┏━━
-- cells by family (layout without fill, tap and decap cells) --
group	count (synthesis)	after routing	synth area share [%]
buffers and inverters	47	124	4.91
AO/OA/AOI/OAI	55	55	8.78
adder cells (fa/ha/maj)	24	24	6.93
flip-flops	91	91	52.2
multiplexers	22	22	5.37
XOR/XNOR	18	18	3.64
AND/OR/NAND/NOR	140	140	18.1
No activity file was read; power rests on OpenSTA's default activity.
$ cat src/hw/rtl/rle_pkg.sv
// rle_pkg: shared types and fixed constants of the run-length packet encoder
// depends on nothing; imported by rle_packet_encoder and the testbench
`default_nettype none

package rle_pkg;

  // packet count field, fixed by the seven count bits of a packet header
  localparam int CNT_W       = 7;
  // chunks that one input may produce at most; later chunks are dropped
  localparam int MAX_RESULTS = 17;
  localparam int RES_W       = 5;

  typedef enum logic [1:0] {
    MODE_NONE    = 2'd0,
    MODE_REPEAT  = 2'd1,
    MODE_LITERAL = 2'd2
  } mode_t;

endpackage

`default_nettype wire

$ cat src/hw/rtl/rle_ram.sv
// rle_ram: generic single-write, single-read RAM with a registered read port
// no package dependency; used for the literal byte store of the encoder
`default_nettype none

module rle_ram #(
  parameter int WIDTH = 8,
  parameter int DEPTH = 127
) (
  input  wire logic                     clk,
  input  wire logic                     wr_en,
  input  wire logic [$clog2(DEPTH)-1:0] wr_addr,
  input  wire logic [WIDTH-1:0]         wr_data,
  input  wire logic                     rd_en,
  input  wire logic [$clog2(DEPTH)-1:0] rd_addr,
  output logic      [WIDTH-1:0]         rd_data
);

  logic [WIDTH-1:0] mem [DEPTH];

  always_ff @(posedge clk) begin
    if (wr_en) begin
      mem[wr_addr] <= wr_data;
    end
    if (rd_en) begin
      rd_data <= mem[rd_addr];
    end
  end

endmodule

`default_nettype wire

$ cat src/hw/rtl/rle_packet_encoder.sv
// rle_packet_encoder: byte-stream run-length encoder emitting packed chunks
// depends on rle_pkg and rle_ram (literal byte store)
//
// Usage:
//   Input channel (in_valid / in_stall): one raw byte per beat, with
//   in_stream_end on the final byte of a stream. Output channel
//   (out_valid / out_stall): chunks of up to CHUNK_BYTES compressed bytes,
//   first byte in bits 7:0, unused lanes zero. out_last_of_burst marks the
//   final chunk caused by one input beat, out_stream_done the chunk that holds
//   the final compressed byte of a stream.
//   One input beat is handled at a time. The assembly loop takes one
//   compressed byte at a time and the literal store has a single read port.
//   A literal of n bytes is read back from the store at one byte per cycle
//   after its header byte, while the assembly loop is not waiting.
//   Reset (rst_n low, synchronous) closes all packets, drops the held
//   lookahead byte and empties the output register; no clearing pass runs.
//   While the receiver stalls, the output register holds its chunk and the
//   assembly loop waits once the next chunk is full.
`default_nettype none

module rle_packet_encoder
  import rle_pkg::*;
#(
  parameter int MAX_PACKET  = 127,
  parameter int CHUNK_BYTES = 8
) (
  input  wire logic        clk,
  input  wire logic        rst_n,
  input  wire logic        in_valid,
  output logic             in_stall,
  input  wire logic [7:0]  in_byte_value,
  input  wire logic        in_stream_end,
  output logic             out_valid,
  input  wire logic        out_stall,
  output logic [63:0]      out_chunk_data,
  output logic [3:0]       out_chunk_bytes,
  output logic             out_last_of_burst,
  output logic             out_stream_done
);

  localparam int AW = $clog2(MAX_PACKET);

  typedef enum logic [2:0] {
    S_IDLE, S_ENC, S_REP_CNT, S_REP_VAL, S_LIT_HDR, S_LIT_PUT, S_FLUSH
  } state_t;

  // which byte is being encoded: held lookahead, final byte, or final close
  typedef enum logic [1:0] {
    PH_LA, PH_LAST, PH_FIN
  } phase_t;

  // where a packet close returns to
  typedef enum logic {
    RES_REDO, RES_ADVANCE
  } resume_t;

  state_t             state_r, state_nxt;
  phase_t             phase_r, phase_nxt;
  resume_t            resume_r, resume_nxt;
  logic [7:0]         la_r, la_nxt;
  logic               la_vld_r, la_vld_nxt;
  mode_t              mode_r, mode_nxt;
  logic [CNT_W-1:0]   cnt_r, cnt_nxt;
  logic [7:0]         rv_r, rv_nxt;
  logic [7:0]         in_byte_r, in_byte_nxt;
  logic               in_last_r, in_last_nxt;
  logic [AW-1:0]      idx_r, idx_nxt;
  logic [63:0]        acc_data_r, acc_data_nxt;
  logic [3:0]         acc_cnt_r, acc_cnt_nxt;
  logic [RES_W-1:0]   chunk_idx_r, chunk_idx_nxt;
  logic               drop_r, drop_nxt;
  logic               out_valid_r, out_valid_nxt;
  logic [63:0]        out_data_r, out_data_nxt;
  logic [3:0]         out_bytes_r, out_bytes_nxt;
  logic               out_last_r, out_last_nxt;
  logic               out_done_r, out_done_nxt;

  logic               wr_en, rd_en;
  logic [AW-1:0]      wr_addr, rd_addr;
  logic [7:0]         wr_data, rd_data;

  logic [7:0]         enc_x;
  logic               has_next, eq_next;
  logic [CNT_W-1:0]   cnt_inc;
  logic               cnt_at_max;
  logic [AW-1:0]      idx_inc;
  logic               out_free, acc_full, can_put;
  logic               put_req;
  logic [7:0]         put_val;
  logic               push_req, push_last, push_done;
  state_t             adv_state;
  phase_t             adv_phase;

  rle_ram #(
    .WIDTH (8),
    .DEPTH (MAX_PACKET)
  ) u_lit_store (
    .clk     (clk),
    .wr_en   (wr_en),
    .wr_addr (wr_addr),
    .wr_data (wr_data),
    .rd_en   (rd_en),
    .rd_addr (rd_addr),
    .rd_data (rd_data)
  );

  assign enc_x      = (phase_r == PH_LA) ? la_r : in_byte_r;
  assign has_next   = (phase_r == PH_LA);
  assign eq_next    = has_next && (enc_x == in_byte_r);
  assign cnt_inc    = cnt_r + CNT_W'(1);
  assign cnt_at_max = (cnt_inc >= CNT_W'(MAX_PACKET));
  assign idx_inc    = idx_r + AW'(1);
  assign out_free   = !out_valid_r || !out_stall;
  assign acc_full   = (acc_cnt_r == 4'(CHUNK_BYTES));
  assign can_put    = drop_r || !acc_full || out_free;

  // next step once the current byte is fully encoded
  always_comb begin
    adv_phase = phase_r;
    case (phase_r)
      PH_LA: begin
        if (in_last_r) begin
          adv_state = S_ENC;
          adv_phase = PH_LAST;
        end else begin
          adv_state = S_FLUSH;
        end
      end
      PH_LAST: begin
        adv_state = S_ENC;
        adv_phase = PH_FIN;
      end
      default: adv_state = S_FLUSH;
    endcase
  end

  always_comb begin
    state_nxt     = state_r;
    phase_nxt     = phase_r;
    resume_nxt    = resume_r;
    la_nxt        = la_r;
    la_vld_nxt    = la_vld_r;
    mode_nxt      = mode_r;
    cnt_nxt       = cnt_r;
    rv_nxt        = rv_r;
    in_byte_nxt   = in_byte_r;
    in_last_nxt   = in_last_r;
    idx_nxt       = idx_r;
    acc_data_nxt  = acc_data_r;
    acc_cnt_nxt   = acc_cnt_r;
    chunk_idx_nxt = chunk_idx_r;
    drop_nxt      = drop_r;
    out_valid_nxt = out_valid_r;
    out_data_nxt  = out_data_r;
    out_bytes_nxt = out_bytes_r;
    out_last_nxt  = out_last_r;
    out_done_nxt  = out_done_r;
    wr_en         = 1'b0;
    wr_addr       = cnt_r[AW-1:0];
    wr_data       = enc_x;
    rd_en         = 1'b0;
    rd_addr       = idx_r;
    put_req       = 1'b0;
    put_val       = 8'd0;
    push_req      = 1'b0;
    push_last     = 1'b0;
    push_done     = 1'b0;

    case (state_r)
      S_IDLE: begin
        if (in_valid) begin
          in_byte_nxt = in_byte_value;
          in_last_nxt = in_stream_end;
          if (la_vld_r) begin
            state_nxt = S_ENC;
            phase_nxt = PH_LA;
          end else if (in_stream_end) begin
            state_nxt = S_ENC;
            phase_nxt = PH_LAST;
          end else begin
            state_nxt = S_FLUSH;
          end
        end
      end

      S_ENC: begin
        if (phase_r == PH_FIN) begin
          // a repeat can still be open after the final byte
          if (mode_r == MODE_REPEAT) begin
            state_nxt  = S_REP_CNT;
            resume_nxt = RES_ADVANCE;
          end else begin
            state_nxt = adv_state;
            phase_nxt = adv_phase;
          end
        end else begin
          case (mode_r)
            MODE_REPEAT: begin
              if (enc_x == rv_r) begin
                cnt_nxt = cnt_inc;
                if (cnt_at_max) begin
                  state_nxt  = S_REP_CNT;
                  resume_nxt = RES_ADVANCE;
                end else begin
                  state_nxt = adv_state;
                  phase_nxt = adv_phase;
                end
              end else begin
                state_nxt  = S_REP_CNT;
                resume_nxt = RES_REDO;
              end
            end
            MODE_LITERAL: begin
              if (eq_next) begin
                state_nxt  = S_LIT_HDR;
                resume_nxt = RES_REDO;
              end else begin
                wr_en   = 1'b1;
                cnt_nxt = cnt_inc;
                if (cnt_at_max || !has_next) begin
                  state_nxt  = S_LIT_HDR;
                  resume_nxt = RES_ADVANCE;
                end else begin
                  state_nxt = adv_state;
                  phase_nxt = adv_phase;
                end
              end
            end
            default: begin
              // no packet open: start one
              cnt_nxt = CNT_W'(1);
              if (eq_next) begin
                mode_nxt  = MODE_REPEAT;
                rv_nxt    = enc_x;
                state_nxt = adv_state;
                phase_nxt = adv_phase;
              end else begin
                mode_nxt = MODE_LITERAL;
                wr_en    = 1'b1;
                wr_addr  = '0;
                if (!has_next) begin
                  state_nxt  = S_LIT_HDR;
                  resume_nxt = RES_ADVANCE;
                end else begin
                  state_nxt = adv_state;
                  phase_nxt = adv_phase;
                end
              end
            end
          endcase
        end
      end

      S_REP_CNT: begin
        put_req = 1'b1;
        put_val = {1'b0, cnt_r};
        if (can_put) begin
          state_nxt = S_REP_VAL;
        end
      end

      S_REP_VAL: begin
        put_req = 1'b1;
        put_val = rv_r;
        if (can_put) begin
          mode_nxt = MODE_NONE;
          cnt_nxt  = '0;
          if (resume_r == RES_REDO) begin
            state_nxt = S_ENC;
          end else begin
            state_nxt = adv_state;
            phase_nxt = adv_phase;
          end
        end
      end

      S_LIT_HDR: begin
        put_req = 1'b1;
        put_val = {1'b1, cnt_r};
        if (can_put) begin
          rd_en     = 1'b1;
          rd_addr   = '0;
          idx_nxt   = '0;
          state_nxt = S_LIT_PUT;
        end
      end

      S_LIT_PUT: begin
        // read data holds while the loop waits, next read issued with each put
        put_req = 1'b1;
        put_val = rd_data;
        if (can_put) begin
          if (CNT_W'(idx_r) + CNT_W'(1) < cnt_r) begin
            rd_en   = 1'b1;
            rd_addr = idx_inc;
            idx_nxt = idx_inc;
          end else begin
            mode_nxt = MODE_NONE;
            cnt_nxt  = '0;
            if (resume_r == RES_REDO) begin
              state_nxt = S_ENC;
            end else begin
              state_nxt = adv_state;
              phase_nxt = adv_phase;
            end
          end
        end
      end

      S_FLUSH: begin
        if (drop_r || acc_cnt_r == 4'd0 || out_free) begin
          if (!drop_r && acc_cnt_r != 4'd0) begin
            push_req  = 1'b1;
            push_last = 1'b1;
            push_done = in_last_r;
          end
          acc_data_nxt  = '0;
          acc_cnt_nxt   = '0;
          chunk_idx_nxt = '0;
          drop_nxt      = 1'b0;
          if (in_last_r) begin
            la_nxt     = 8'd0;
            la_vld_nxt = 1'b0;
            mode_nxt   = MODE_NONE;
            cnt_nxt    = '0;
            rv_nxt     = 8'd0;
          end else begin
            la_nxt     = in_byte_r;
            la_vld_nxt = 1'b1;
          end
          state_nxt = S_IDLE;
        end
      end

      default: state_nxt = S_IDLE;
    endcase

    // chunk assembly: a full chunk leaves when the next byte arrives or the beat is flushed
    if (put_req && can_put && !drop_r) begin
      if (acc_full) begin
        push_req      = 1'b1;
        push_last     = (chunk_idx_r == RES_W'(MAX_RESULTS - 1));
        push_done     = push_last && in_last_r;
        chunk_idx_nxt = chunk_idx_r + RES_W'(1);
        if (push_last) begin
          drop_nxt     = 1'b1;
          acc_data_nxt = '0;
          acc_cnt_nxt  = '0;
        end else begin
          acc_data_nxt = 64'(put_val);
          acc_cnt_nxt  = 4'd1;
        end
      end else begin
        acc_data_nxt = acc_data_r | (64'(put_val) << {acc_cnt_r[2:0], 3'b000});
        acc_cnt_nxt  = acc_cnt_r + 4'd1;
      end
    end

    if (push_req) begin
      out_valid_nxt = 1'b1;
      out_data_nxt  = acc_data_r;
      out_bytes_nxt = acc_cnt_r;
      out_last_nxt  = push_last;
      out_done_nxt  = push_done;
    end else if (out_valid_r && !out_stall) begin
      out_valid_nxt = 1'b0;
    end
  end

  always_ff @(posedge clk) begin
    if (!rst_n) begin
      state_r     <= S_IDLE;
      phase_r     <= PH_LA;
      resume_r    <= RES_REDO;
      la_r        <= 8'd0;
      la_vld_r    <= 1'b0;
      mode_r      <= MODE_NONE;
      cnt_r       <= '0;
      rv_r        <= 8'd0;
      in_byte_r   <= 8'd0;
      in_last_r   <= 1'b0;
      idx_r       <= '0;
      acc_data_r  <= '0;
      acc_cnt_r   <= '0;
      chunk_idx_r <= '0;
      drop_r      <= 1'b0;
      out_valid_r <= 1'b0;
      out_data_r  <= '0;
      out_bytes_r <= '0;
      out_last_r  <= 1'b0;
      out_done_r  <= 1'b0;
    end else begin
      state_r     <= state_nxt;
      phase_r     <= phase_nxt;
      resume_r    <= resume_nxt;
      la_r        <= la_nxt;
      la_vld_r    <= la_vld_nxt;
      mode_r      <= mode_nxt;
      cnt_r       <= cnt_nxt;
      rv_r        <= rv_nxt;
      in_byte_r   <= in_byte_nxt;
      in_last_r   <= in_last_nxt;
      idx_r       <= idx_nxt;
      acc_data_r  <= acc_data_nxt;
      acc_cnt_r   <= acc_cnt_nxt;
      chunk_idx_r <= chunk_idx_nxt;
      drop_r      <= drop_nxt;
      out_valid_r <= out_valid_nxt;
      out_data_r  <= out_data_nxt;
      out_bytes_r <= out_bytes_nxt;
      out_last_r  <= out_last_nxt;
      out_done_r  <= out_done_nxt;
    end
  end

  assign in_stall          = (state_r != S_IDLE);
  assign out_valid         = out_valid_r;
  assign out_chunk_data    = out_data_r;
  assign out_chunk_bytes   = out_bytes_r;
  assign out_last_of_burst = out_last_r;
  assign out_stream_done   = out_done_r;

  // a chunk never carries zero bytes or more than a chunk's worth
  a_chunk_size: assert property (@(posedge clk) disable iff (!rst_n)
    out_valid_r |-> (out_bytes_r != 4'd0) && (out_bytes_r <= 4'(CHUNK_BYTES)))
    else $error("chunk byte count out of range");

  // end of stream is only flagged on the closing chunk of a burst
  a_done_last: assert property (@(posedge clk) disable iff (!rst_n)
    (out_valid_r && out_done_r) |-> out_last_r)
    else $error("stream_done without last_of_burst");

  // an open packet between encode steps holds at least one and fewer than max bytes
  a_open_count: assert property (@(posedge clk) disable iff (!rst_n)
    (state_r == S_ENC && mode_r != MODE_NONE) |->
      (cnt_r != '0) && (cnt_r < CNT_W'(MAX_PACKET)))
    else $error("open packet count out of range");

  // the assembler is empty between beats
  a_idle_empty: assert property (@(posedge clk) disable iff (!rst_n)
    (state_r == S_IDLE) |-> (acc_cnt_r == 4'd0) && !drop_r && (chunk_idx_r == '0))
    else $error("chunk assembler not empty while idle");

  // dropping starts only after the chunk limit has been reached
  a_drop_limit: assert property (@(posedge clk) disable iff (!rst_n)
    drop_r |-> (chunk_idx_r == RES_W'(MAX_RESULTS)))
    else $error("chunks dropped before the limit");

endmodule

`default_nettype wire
┗━━
### PROBLEM TO WORK ON
If a line in the records above includes the string "parameter", copy it.

### REPLY
  parameter int WIDTH = 8,
  parameter int DEPTH = 127
  parameter int MAX_PACKET  = 127,
  parameter int CHUNK_BYTES = 8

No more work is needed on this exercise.